In the listing that follows, copy out each line that includes the word "returns".
Exercise materials: Begin
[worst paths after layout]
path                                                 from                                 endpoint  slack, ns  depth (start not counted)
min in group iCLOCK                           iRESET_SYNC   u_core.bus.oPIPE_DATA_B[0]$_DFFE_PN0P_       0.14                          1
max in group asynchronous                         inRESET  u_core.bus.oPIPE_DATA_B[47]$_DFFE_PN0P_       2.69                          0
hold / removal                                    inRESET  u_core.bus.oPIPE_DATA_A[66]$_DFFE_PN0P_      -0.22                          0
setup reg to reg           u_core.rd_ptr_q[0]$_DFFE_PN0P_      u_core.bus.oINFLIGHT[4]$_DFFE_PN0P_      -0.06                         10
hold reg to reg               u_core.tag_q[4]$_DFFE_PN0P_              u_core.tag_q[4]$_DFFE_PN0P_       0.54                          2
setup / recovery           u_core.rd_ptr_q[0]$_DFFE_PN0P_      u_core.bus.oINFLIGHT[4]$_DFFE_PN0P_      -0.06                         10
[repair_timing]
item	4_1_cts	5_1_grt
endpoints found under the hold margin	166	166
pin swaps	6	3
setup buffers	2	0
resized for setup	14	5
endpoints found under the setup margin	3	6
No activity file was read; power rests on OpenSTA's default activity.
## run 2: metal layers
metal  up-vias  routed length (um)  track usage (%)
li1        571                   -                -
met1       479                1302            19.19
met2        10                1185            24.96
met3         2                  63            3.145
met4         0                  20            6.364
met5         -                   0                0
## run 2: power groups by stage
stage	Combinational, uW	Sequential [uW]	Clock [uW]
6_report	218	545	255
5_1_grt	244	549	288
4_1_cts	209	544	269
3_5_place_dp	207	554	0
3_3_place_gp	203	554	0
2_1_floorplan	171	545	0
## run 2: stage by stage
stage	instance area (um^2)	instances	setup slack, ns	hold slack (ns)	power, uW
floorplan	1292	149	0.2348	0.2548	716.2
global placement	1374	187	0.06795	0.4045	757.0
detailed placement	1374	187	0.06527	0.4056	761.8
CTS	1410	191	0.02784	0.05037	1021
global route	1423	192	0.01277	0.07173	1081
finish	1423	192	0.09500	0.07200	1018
--- config.mk ---
export PLATFORM = sky130hd
export DESIGN_NAME = sram_port_flat
export DESIGN_NICKNAME = d
export VERILOG_FILES = /design/src/rtl/sram_port_if.sv /design/src/rtl/sram_port.sv /design/src/flat_wrapper.sv
export SDC_FILE = /design/constraint.sdc
export NUM_CORES = 1
export LEC_CHECK = 0
export CAP_MARGIN = 20
export CORE_MARGIN = 10
export CORE_UTILIZATION = 50
export CTS_BUF_LIST = sky130_fd_sc_hd__clkbuf_8
export CTS_CLUSTER_SIZE = 40
export DETAILED_ROUTE_END_ITERATION = 7
export DONT_BUFFER_PORTS = 1
export GPL_TIMING_DRIVEN = 0
export PLACE_DENSITY_LB_ADDON = 0.25
export SYNTH_ARGS = -nofsm -noshare
export SYNTH_HDL_FRONTEND = slang
export SYNTH_SLANG_ARGS = --single-unit
--- constraint.sdc ---
create_clock -name clk -period 2.55 [get_ports clk]
set_clock_uncertainty 0.15 [all_clocks]
set_input_delay 0.51 -clock clk [delete_from_list [all_inputs] [get_ports clk]]
set_output_delay 0.51 -clock clk [all_outputs]
set_load 0.1 [all_outputs]
### config.mk
export PLATFORM = sky130hd
export DESIGN_NAME = color_fader_flat
export DESIGN_NICKNAME = d
export VERILOG_FILES = /design/src/rtl/color_pkg.sv /design/src/rtl/color_fader_if.sv /design/src/rtl/pwm_channel.sv /design/src/rtl/color_fader.sv /design/src/flat_wrapper.sv
export SDC_FILE = /design/constraint.sdc
export NUM_CORES = 1
export LEC_CHECK = 0
export ABC_CLOCK_PERIOD_IN_PS = 2000
export CORE_MARGIN = 3
export CORE_UTILIZATION = 30
export CTS_BUF_LIST = sky130_fd_sc_hd__clkbuf_4 sky130_fd_sc_hd__clkbuf_8 sky130_fd_sc_hd__clkbuf_16
export DETAILED_ROUTE_END_ITERATION = 10
export RECOVER_POWER = 50
export SLEW_MARGIN = 20
export SYNTH_ARGS = -nofsm -noshare
export SYNTH_HDL_FRONTEND = slang
export SYNTH_HIERARCHICAL = 1
export SYNTH_SLANG_ARGS = --single-unit
### constraint.sdc
create_clock -name clk -period 2 [get_ports clk]
set_input_delay 0.3 -clock clk [delete_from_list [all_inputs] [get_ports clk]]
set_output_delay 0.3 -clock clk [all_outputs]
set_load 0.02 [all_outputs]
`src/rtl/memory_writeback_pipe_if.sv`:
```
`default_nettype none
// +----------------------------------------------------------------------------+
// | memory_writeback_pipe_if                                                   |
// | Write-back pipe bundle: write requests, load returns, bypass lookups.      |
// | Revision: 1.0                                                              |
// +----------------------------------------------------------------------------+
interface memory_writeback_pipe_if #(
  parameter int DATA_WIDTH   = 32,
  parameter int INDEX_WIDTH  = 5,
  parameter int BYPASS_PORTS = 2
);
  logic                               stall;
  logic                               flush;
  logic [2:0]                         wbLoadMode;
  logic [DATA_WIDTH-1:0]              wbWriteDataIn;
  logic [INDEX_WIDTH-1:0]             wbWriteIndexIn;
  logic                               wbWriteEnableIn;
  logic                               loadDataValid;
  logic [31:0]                        loadData;
  logic [BYPASS_PORTS*INDEX_WIDTH-1:0] lookupIndex;
  logic [BYPASS_PORTS-1:0]            lookupHit;
  logic [BYPASS_PORTS-1:0]            lookupPending;
  logic [BYPASS_PORTS*DATA_WIDTH-1:0] lookupData;
  logic [DATA_WIDTH-1:0]              wbWriteData;
  logic [INDEX_WIDTH-1:0]             wbWriteIndex;
  logic                               wbWriteEnable;
  logic                               wbStageLoadPending;
  logic                               loadStall;

  modport master (
    output stall, flush, wbLoadMode, wbWriteDataIn, wbWriteIndexIn, wbWriteEnableIn,
           loadDataValid, loadData, lookupIndex,
    input  lookupHit, lookupPending, lookupData, wbWriteData, wbWriteIndex,
           wbWriteEnable, wbStageLoadPending, loadStall
  );

  modport slave (
    input  stall, flush, wbLoadMode, wbWriteDataIn, wbWriteIndexIn, wbWriteEnableIn,
           loadDataValid, loadData, lookupIndex,
    output lookupHit, lookupPending, lookupData, wbWriteData, wbWriteIndex,
           wbWriteEnable, wbStageLoadPending, loadStall
  );
endinterface
`default_nettype wire

```
`src/rtl/memory_writeback_pipe.sv`:
```
`default_nettype none
// +----------------------------------------------------------------------------+
// | memory_writeback_pipe                                                      |
// | Multi-stage write-back pipe with in-order load merge, bypass and stall.    |
// | Revision: 1.0                                                              |
// +----------------------------------------------------------------------------+
module memory_writeback_pipe #(
  parameter int DATA_WIDTH   = 32,
  parameter int INDEX_WIDTH  = 5,
  parameter int NR_STAGES    = 2,
  parameter int BYPASS_PORTS = 2
) (
  input wire                      cpuClock,
  input wire                      cpuResetN,
  memory_writeback_pipe_if.slave  bus
);

  localparam int OUT = NR_STAGES - 1;

  logic [NR_STAGES-1:0]   en_q, en_d;
  logic [NR_STAGES-1:0]   pend_q, pend_d;
  logic [2:0]             mode_q [NR_STAGES];
  logic [2:0]             mode_d [NR_STAGES];
  logic [INDEX_WIDTH-1:0] idx_q  [NR_STAGES];
  logic [INDEX_WIDTH-1:0] idx_d  [NR_STAGES];
  logic [DATA_WIDTH-1:0]  data_q [NR_STAGES];
  logic [DATA_WIDTH-1:0]  data_d [NR_STAGES];

  logic                   w_load_stall;
  logic                   w_advance;
  logic                   w_merge_found;
  logic [2:0]             w_merge_sel;
  logic [2:0]             w_merge_pos;
  logic [2:0]             w_merge_mode;
  logic [DATA_WIDTH-1:0]  w_merge_data;

  logic [BYPASS_PORTS-1:0]            w_hit;
  logic [BYPASS_PORTS-1:0]            w_lpend;
  logic [BYPASS_PORTS*DATA_WIDTH-1:0] w_ldata;

  function automatic logic [DATA_WIDTH-1:0] extend_load(input logic [31:0] raw,
                                                        input logic [2:0]  mode);
    logic [31:0] w;
    case (mode[1:0])
      2'b01:   w = {{24{mode[2] & raw[7]}}, raw[7:0]};
      2'b10:   w = {{16{mode[2] & raw[15]}}, raw[15:0]};
      default: w = raw;
    endcase
    return DATA_WIDTH'(w);
  endfunction

  assign w_load_stall = pend_q[OUT] & ~bus.loadDataValid;
  assign w_advance    = ~bus.stall & ~w_load_stall;

  // Highest pending index is the oldest outstanding load.
  always_comb begin
    w_merge_found = 1'b0;
    w_merge_sel   = '0;
    w_merge_mode  = '0;
    for (int k = 0; k < NR_STAGES; k++) begin
      if (pend_q[k]) begin
        w_merge_found = 1'b1;
        w_merge_sel   = 3'(k);
        w_merge_mode  = mode_q[k];
      end
    end
  end

  assign w_merge_data = extend_load(bus.loadData, w_merge_mode);
  // A merge into the output entry on an advancing edge lands past the end and retires.
  assign w_merge_pos  = w_advance ? (w_merge_sel + 3'd1) : w_merge_sel;

  always_comb begin
    en_d   = en_q;
    pend_d = pend_q;
    mode_d = mode_q;
    idx_d  = idx_q;
    data_d = data_q;
    if (w_advance) begin
      for (int k = NR_STAGES - 1; k > 0; k--) begin
        en_d[k]   = en_q[k-1];
        pend_d[k] = pend_q[k-1];
        mode_d[k] = mode_q[k-1];
        idx_d[k]  = idx_q[k-1];
        data_d[k] = data_q[k-1];
      end
      en_d[0]   = bus.wbWriteEnableIn;
      pend_d[0] = (bus.wbLoadMode != 3'd0);
      mode_d[0] = bus.wbLoadMode;
      idx_d[0]  = bus.wbWriteIndexIn;
      data_d[0] = bus.wbWriteDataIn;
    end
    if (bus.loadDataValid && w_merge_found) begin
      for (int k = 0; k < NR_STAGES; k++) begin
        if (3'(k) == w_merge_pos) begin
          data_d[k] = w_merge_data;
          pend_d[k] = 1'b0;
        end
      end
    end
    // Flushed entries keep pend/mode so late returns are still absorbed.
    if (bus.flush) begin
      en_d = '0;
    end
  end

  always_ff @(posedge cpuClock or negedge cpuResetN) begin
    if (!cpuResetN) begin
      en_q   <= '0;
      pend_q <= '0;
      for (int k = 0; k < NR_STAGES; k++) begin
        mode_q[k] <= '0;
        idx_q[k]  <= '0;
        data_q[k] <= '0;
      end
    end else begin
      en_q   <= en_d;
      pend_q <= pend_d;
      mode_q <= mode_d;
      idx_q  <= idx_d;
      data_q <= data_d;
    end
  end

  // Scan oldest to youngest so the youngest match overrides.
  always_comb begin
    logic [INDEX_WIDTH-1:0] li;
    li      = '0;
    w_hit   = '0;
    w_lpend = '0;
    w_ldata = '0;
    for (int p = 0; p < BYPASS_PORTS; p++) begin
      li = bus.lookupIndex[p*INDEX_WIDTH +: INDEX_WIDTH];
      for (int k = OUT; k >= 0; k--) begin
        if (en_q[k] && (idx_q[k] == li) && (li != '0)) begin
          w_hit[p]                          = 1'b1;
          w_lpend[p]                        = pend_q[k];
          w_ldata[p*DATA_WIDTH +: DATA_WIDTH] = data_q[k];
        end
      end
    end
  end

  assign bus.lookupHit          = w_hit;
  assign bus.lookupPending      = w_lpend;
  assign bus.lookupData         = w_ldata;
  assign bus.wbWriteData        = data_q[OUT];
  assign bus.wbWriteIndex       = idx_q[OUT];
  assign bus.wbWriteEnable      = en_q[OUT] & ~pend_q[OUT];
  assign bus.wbStageLoadPending = pend_q[OUT];
  assign bus.loadStall          = w_load_stall;

endmodule
`default_nettype wire
```
`src/flat_wrapper.sv`:
```
// flat-port wrapper written by rule: the top's interface ports become plain ports
module memory_writeback_pipe_flat 
#(
  parameter int DATA_WIDTH   = 32,
  parameter int INDEX_WIDTH  = 5,
  parameter int NR_STAGES    = 2,
  parameter int BYPASS_PORTS = 2
)
  (cpuClock, cpuResetN, bus_stall, bus_flush, bus_wbLoadMode, bus_wbWriteDataIn, bus_wbWriteIndexIn, bus_wbWriteEnableIn, bus_loadDataValid, bus_loadData, bus_lookupIndex, bus_lookupHit, bus_lookupPending, bus_lookupData, bus_wbWriteData, bus_wbWriteIndex, bus_wbWriteEnable, bus_wbStageLoadPending, bus_loadStall);
  memory_writeback_pipe_if #(.DATA_WIDTH(DATA_WIDTH), .INDEX_WIDTH(INDEX_WIDTH), .BYPASS_PORTS(BYPASS_PORTS)) bus_i ();
  input wire cpuClock;
  input wire cpuResetN;
  input wire logic [$bits(bus_i.stall)-1:0] bus_stall;
  input wire logic [$bits(bus_i.flush)-1:0] bus_flush;
  input wire logic [$bits(bus_i.wbLoadMode)-1:0] bus_wbLoadMode;
  input wire logic [$bits(bus_i.wbWriteDataIn)-1:0] bus_wbWriteDataIn;
  input wire logic [$bits(bus_i.wbWriteIndexIn)-1:0] bus_wbWriteIndexIn;
  input wire logic [$bits(bus_i.wbWriteEnableIn)-1:0] bus_wbWriteEnableIn;
  input wire logic [$bits(bus_i.loadDataValid)-1:0] bus_loadDataValid;
  input wire logic [$bits(bus_i.loadData)-1:0] bus_loadData;
  input wire logic [$bits(bus_i.lookupIndex)-1:0] bus_lookupIndex;
  output wire logic [$bits(bus_i.lookupHit)-1:0] bus_lookupHit;
  output wire logic [$bits(bus_i.lookupPending)-1:0] bus_lookupPending;
  output wire logic [$bits(bus_i.lookupData)-1:0] bus_lookupData;
  output wire logic [$bits(bus_i.wbWriteData)-1:0] bus_wbWriteData;
  output wire logic [$bits(bus_i.wbWriteIndex)-1:0] bus_wbWriteIndex;
  output wire logic [$bits(bus_i.wbWriteEnable)-1:0] bus_wbWriteEnable;
  output wire logic [$bits(bus_i.wbStageLoadPending)-1:0] bus_wbStageLoadPending;
  output wire logic [$bits(bus_i.loadStall)-1:0] bus_loadStall;
  assign bus_i.stall = bus_stall;
  assign bus_i.flush = bus_flush;
  assign bus_i.wbLoadMode = bus_wbLoadMode;
  assign bus_i.wbWriteDataIn = bus_wbWriteDataIn;
  assign bus_i.wbWriteIndexIn = bus_wbWriteIndexIn;
  assign bus_i.wbWriteEnableIn = bus_wbWriteEnableIn;
  assign bus_i.loadDataValid = bus_loadDataValid;
  assign bus_i.loadData = bus_loadData;
  assign bus_i.lookupIndex = bus_lookupIndex;
  assign bus_lookupHit = bus_i.lookupHit;
  assign bus_lookupPending = bus_i.lookupPending;
  assign bus_lookupData = bus_i.lookupData;
  assign bus_wbWriteData = bus_i.wbWriteData;
  assign bus_wbWriteIndex = bus_i.wbWriteIndex;
  assign bus_wbWriteEnable = bus_i.wbWriteEnable;
  assign bus_wbStageLoadPending = bus_i.wbStageLoadPending;
  assign bus_loadStall = bus_i.loadStall;
  memory_writeback_pipe #(.DATA_WIDTH(DATA_WIDTH), .INDEX_WIDTH(INDEX_WIDTH), .NR_STAGES(NR_STAGES), .BYPASS_PORTS(BYPASS_PORTS)) u_core (.cpuClock(cpuClock), .cpuResetN(cpuResetN), .bus(bus_i));
endmodule
```
`config.mk`:
```
export PLATFORM = sky130hd
export DESIGN_NAME = memory_writeback_pipe_flat
export DESIGN_NICKNAME = d
export VERILOG_FILES = /design/src/rtl/memory_writeback_pipe_if.sv /design/src/rtl/memory_writeback_pipe.sv /design/src/flat_wrapper.sv
export SDC_FILE = /design/constraint.sdc
export NUM_CORES = 1
export LEC_CHECK = 0
export BUFFER_PORTS_ARGS = -buffer_cell sky130_fd_sc_hd__buf_2
export CORE_MARGIN = 4
export CORE_UTILIZATION = 45
export CTS_CLUSTER_DIAMETER = 100
export DETAILED_ROUTE_END_ITERATION = 6
export PLACE_DENSITY = 0.73
export SYNTH_ARGS = -nofsm -noshare
export SYNTH_HDL_FRONTEND = slang
export SYNTH_SLANG_ARGS = --single-unit
```
`constraint.sdc`:
```
create_clock -name cpuClock -period 5.67 [get_ports cpuClock]
set_clock_uncertainty 0.05 [all_clocks]
set_input_delay 0.567 -clock cpuClock [delete_from_list [all_inputs] [get_ports cpuClock]]
set_output_delay 0.567 -clock cpuClock [all_outputs]
set_load 0.01 [all_outputs]
```
# == Word-level counts from Yosys, hierarchy flattened ==
# Index checks and enable logic that the tools add are counted.
# totals
register_bits,84
inputBits,88
out_inout_bits,108
word_cells,68
# op_classes
add_sub_neg,1
n_eq_ne,7
muxes,29
bitwise,9
reduce_logical,14
# ops
op,n
32-bit 2-to-1 mux,6
64-bit 2-to-1 mux,2
32-bit one-hot mux with 2 select lines,1
5-bit == test,4
1-bit 2-to-1 mux,13
5-bit nonzero test,2
1-bit logical AND,9
3-bit 2-to-1 mux,3
2-bit 2-to-1 mux,4
1-bit AND,5
1-bit NOT,4
"1-bit by 3-bit == test with 1-bit output, first input constant",1
3-bit logical NOT,1
3-bit nonzero test,1
"1-bit by 1-bit adder with 2-bit output, second input constant",1
"2-bit by 1-bit == test with 1-bit output, second input constant",1
"2-bit == test, second input constant",1
2-bit nonzero test,1

# == Longest topological paths before layout ==
# logic_depth
word_depth,8
depth_mapped,11
depth_no_buf,9

# == Worst setup path after synthesis ==
# No wires, ideal clock.
# synth_timing
path_type,input to register
startpoint,input bus_loadDataValid
endpoint,register u_core.data_q[54] (netlist bit)
setup_ns,0.144
arrival_time_ns,2.586
required_ns,5.476
path_slack_ns,2.889
stages,10
path_buffers,3
path_cell_list,nor2b_1 nor2_1 inv_1 clkbuf_1 clkbuf_1 ha_1 o211ai_1 nor2_1 clkbuf_1 a32oi_1
# synth_rtl
element,line,rtl
from (decl),flat_wrapper.sv:19,input wire logic [$bits(bus_i.loadDataValid)-1:0] bus_loadDataValid;
to (signal assigned),memory_writeback_pipe.sv:121,data_q <= data_d;
to (decl),memory_writeback_pipe.sv:26,logic [DATA_WIDTH-1:0] data_q [NR_STAGES];

# == Worst setup path in the final report ==
# layout_timing
startpoint,input bus_lookupIndex[1]
endpoint,output bus_lookupPending[0]
# layout_between
elab_chain_cells,5
word_cells_on_any_way,9
cone_classes,eq/ne (2); mux (2); reduce/logical (5)
# layout_lines
element,line,rtl
from (decl),flat_wrapper.sv:21,input wire logic [$bits(bus_i.lookupIndex)-1:0] bus_lookupIndex;
5-bit == test,memory_writeback_pipe.sv:135,if (en_q[k] && (idx_q[k] == li) && (li != '0)) begin
1-bit logical AND (2 in series),memory_writeback_pipe.sv:135,
1-bit 2-to-1 mux,memory_writeback_pipe.sv:135,
1-bit 2-to-1 mux *,memory_writeback_pipe.sv:135,
to (decl),flat_wrapper.sv:23,output wire logic [$bits(bus_i.lookupPending)-1:0] bus_lookupPending;
# Mark *: on every way between the ends. The rest lies on a longest branch, timed or not.

==> impl_metrics.json <==
{
  "preCtsSetupSlack_ns": 1.85,
  "wirelength_microns": 18200,
  "ios": 196,
  "grt_use_total_pct": 24.8,
  "grt_setup_unrepaired": "false",
  "core_sq_um": 12100,
  "finalCritPeriodShare_pct": 68.2,
  "power_frac_clock_pct": 18.2,
  "drt_first_pass_iters": 5,
  "switching_power_uw": 1360,
  "p_int_uw": 1650,
  "clk_latency_ns": 0.34,
  "cts_tree": "built",
  "critPathCaptureType": "output port",
  "fp.dieW_microns": 119,
  "yosysMostFrequentCell": "nand2_1",
  "grt_antenna_before_repair": 0,
  "gp_congestion": 0.891,
  "cp_max_fo": 33,
  "vias": 5714,
  "synth_area_sq_um": 5560,
  "die_h_microns": 119,
  "seq_area_frac_synth_pct": 37.8,
  "finalWorstPathRequiredPeriod_ns": 3.86,
  "p_leak_uw": 0.00321,
  "met2_usage_pct": 39.5,
  "fp-row-count": 40,
  "grt_pass1_vias": 5455,
  "dpl.hpwl_microns": 12300,
  "synth.top_cell.area_share_pct": 37.8,
  "clkSlewWorstSetupHoldPaths_ns": 0.06,
  "crit_path_start_kind": "input pin",
  "drt-initial-drc-count": 629,
  "critical_path_class": "in2out",
  "synthTopCellsByCount": "nand2_1, dfrtp_1, nor3_1",
  "power_density_nw_per_um2": 455,
  "power.share.switching_pct": 45.1,
  "ys_types": 32,
  "grt_max_degree": 84,
  "busiest_layer": "met2",
  "nets": 918,
  "synth.net_count": 792,
  "setup_viol": 0,
  "cp_data_arrival_time_ns": 3.25,
  "ys_ff_latch": 84,
  "yosys_warnings": 0,
  "ir_worst_vdd_v": 0.000212,
  "port_buffers": 195,
  "cts_sinks": 84,
  "timing_hold_violations_final": 0,
  "gr-usage-met1_pct": 33.8,
  "power_frac_comb_pct": 42.0,
  "routedWlPerCell_microns": 18.2,
  "postCtsSetupBuffers": 0,
  "ctsResizeCount": 0,
  "overflow": 0,
  "synthCells": 701,
  "layout.filler_cells": 1175,
  "status": "complete, no violations",
  "seq_area_sq_um": 2100,
  "cts_hold_buffers": 0,
  "cts_root_buf": "clkbuf_16",
  "start_util_pct": 46.1,
  "worstMarginPinSlew_ns": 0.904,
  "drive_gt1_share_pct": 27.9,
  "synth_largest_area_cell": "dfrtp_1",
  "synth_edf_count": 0,
  "htree_levels": 3,
  "grt_pass1_wl_microns": 28600,
  "insertedDiodeCount": 0,
  "synth_flop_cell": "dfrtp_1",
  "power_frac_seq_pct": 39.8,
  "tns_ns": 0,
  "multi_input_area_sq_um": 2790,
  "crit_required_ns": 5.05,
  "placedCellCount": 984,
  "fmax_mhz": 259,
  "numCtsBuffers": 9,
  "fin_cells": 1000,
  "drv_slew": 0,
  "ant_nets": 0,
  "ys_top_cells_by_area": "dfrtp_1, nand2_1, a31o_1",
  "via_per_inst": 5.71,
  "drc": 0,
  "cap_violations": 0,
  "cts.path.max_buffers": 2,
  "async_flop_share_pct": 100,
  "grt_use_met3_pct": 4.65,
  "dieArea_sq_um": 14200,
  "area_growth_pct": 18.9,
  "slew_headroom_pct": 39.7,
  "hold_class": "in2async",
  "fin_ws_ns": 1.81,
  "avgSynthCellArea_sq_um": 7.93
}
## stage by stage
stage	util [%]	power, uW	hold slack, ns	area, sq um
6_report	54.8	3010	0.172	6610
5_1_grt	54.8	3210	0.220	6610
4_1_cts	54.8	3000	0.188	6610
3_5_place_dp	52.5	2450	0.418	6340
3_3_place_gp	52.5	2430	0.409	6340
2_1_floorplan	-	2130	0.221	5560
## final timing paths
path	start	to	slack, ns	cells after the start
max in group asynchronous	cpuResetN	u_core.bus.wbWriteData[21]$_DFF_PN0_	4.43	2
min in group cpuClock	bus_flush	u_core.en_q[0]$_DFFE_PN0P_	0.36	2
max reg2reg	u_core.pend_q[1]$_DFF_PN0_	u_core.data_q[61]$_DFF_PN0_	2.88	7
max	bus_lookupIndex[1]	bus_lookupPending[0]	1.81	8
min reg2reg	u_core.mode_q[1]$_DFFE_PN0P_	u_core.mode_q[1]$_DFFE_PN0P_	0.43	2
min	cpuResetN	u_core.data_q[37]$_DFF_PN0_	0.17	1
## layer usage
| metal | vias to the layer above | routed length [microns] |
|---|---|---|
| li1 | 2662 | - |
| met1 | 2761 | 7910 |
| met2 | 260 | 8600 |
| met3 | 31 | 1380 |
| met4 | 0 | 329 |
| met5 | - | 0 |
## kinds of logic (layout without fill, tap and decap cells)
kind of cell    Yosys count  after routing  synth area share [%]
compound gates          143            143                  21.7
xor+xnor                 20             20                  3.15
fa+ha+maj                 3              3                 0.675
buf+inv                 133            264                  12.7
flops                    84             84                  37.8
mux                       2              2                 0.405
simple gates            316            316                  23.6
## critical path, cell delays in order
cell,delay (ns)
buf_2,0.12
or4_1,0.59
o211ai_4,0.18
buf_4,0.39
or2_1,0.76
buf_4,0.34
a31o_1,0.17
buf_2,0.13
## area by class of cell
type / instances / share of cell area (%)
Clock inverter: 5 / 0.587
Multi-Input combinational cell: 484 / 42.2
Clock buffer: 11 / 3.52
Tap cell: 168 / 3.18
Timing Repair Buffer: 211 / 16.6
Inverter: 37 / 2.10
Sequential cell: 84 / 31.8
## power by group through the flow
| stage | Clock (uW) | Combinational, uW | Sequential, uW |
|---|---|---|---|
| 2_1_floorplan | 0 | 1040 | 1090 |
| 3_3_place_gp | 0 | 1230 | 1190 |
| 3_5_place_dp | 0 | 1260 | 1190 |
| 4_1_cts | 552 | 1260 | 1190 |
| 5_1_grt | 577 | 1400 | 1230 |
| 6_report | 548 | 1260 | 1190 |
## flip-flops by register name (all words and copies together), names as in the netlist
register                 cells
u_core.bus.wbWriteData      32
u_core.data_q               32
u_core.mode_q                6
u_core.bus.wbWriteIndex      5
u_core.idx_q                 5
u_core.en_q                  2
u_core.pend_q                2
## cell usage in the layout (no fill, tap or decap), types with 3 or more instances in the layout
cell type,Yosys,routed
a31o_1,64,64
a31oi_1,16,16
a32oi_1,48,48
buf_2,11,194
buf_4,39,17
clkbuf_16,0,9
clkinvlp_4,0,4
dfrtp_1,84,84
ha_1,3,3
inv_1,37,36
nand2_1,209,209
nand4_1,4,4
nor2_1,24,23
nor3_1,68,66
or4_1,3,3
xnor2_1,20,20
No activity file was read; power rests on OpenSTA's default activity.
Exercise materials: End
* **Result for this task**
// | Write-back pipe bundle: write requests, load returns, bypass lookups.      |
    // Flushed entries keep pend/mode so late returns are still absorbed.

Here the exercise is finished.